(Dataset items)
· · ·

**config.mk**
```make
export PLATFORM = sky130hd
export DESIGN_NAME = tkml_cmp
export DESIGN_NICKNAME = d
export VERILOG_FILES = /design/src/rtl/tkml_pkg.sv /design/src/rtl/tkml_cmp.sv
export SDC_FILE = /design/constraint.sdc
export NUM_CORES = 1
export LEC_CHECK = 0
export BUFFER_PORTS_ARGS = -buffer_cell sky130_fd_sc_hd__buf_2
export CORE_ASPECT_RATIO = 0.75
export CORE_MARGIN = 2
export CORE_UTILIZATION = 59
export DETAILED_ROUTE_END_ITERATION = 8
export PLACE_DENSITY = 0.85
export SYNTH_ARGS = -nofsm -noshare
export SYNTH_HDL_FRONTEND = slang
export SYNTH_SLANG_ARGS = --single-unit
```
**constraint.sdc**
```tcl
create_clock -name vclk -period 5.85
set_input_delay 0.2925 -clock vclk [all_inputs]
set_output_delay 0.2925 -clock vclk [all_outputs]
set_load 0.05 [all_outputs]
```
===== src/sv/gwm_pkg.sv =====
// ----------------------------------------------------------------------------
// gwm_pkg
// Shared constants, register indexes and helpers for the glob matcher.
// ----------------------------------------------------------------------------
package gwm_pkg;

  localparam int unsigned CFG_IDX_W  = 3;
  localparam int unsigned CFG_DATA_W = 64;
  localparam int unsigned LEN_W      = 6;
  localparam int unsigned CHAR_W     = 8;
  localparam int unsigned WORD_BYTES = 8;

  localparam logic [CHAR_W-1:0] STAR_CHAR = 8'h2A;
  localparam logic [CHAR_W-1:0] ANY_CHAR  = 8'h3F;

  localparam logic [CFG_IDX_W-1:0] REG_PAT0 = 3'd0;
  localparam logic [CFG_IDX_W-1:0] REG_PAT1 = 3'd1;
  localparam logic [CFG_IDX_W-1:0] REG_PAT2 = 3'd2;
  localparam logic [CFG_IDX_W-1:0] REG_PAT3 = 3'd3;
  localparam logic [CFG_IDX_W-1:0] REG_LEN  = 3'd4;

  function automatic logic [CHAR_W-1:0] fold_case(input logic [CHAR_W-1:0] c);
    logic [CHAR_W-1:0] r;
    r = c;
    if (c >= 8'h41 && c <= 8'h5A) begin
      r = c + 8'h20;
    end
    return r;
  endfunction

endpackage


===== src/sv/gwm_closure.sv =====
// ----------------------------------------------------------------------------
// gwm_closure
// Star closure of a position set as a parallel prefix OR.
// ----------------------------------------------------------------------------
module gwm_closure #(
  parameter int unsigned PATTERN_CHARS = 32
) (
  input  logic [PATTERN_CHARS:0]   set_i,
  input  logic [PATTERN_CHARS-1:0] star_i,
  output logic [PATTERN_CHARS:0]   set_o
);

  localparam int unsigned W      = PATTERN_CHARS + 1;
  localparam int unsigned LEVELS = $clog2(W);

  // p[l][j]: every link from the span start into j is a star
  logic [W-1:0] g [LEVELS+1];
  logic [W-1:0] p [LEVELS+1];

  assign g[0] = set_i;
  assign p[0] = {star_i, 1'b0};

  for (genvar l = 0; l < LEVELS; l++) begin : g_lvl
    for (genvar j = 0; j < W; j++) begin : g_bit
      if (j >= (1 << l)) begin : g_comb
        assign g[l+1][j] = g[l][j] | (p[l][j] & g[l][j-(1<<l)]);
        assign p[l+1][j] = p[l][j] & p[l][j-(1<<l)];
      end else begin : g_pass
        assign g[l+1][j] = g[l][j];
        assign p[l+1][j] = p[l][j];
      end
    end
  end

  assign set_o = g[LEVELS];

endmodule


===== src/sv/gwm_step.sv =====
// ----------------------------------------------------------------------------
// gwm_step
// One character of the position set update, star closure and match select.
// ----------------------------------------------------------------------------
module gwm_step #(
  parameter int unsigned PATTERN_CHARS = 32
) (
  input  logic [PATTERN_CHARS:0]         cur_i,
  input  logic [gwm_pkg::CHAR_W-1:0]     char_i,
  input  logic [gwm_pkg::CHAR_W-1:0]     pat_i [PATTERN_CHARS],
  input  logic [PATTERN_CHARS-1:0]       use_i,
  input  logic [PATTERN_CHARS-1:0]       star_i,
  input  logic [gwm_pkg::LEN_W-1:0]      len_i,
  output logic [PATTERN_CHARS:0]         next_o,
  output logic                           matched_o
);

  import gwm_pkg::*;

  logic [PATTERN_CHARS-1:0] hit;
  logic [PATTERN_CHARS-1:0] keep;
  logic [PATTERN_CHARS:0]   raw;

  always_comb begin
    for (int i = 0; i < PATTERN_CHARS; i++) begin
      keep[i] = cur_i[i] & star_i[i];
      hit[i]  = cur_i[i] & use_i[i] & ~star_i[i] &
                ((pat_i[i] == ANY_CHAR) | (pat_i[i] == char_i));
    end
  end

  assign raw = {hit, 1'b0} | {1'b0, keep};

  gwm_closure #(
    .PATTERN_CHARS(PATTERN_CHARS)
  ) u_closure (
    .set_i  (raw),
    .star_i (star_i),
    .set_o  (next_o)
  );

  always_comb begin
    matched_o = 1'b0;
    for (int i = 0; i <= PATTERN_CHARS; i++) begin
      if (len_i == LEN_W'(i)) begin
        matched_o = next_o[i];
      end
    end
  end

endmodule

· · ·

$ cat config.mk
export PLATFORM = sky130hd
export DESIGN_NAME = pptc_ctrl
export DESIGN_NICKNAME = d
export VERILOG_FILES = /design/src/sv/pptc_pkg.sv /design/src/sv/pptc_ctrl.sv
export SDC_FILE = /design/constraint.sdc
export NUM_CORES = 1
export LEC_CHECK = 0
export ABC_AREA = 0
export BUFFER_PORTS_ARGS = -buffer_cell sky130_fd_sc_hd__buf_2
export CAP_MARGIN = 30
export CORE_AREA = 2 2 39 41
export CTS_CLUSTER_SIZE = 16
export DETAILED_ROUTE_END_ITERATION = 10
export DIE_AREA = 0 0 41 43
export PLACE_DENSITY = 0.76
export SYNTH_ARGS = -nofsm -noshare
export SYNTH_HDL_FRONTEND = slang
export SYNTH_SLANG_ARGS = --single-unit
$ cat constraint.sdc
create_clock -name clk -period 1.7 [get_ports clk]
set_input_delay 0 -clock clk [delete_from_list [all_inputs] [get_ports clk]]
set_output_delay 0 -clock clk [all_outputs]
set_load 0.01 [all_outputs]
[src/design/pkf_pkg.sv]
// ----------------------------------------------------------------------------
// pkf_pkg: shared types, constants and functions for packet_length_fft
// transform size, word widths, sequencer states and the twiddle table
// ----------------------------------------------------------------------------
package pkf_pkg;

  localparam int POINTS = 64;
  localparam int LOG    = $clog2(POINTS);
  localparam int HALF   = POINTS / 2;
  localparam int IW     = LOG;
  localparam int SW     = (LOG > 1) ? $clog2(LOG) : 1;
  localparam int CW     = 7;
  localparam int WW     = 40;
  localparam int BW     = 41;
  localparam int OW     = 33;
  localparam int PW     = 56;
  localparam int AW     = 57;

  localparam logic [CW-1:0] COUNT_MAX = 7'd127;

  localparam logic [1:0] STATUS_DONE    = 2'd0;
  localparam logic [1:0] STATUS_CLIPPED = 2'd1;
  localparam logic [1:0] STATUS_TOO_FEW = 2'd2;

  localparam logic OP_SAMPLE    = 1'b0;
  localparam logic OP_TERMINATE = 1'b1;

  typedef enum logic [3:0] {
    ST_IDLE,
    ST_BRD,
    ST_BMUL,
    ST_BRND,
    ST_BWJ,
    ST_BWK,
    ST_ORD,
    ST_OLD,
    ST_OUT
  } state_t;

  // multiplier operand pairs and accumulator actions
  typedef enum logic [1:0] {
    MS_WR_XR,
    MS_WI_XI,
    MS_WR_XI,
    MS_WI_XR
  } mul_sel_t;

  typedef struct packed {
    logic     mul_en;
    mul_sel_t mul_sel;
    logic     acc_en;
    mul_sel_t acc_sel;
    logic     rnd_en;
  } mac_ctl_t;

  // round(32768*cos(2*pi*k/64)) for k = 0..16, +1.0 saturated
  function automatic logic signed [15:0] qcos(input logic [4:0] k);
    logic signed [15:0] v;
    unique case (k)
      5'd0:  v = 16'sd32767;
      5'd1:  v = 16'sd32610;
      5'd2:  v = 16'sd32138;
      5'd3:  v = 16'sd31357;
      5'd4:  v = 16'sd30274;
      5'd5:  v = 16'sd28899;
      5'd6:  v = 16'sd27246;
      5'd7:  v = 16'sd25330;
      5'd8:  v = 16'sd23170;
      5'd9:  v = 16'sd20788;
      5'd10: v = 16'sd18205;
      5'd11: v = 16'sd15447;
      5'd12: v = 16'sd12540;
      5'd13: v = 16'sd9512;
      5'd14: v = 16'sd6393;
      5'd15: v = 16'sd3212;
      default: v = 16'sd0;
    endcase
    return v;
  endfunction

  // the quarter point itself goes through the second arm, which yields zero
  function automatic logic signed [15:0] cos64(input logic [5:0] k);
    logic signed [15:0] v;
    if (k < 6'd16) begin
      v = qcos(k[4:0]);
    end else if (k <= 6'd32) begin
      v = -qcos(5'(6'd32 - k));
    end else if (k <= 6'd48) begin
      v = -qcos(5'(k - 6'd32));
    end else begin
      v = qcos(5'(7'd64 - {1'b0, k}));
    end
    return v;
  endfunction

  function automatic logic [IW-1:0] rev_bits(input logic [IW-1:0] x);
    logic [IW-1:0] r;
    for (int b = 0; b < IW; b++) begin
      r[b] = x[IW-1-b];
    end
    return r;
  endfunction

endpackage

· · ·

- [INSTRUCTIONS TO FOLLOW]: Check every line of the entries for "constants" and report how many lines contain it, without any other words.

- [EXERCISE OUTPUT]: 2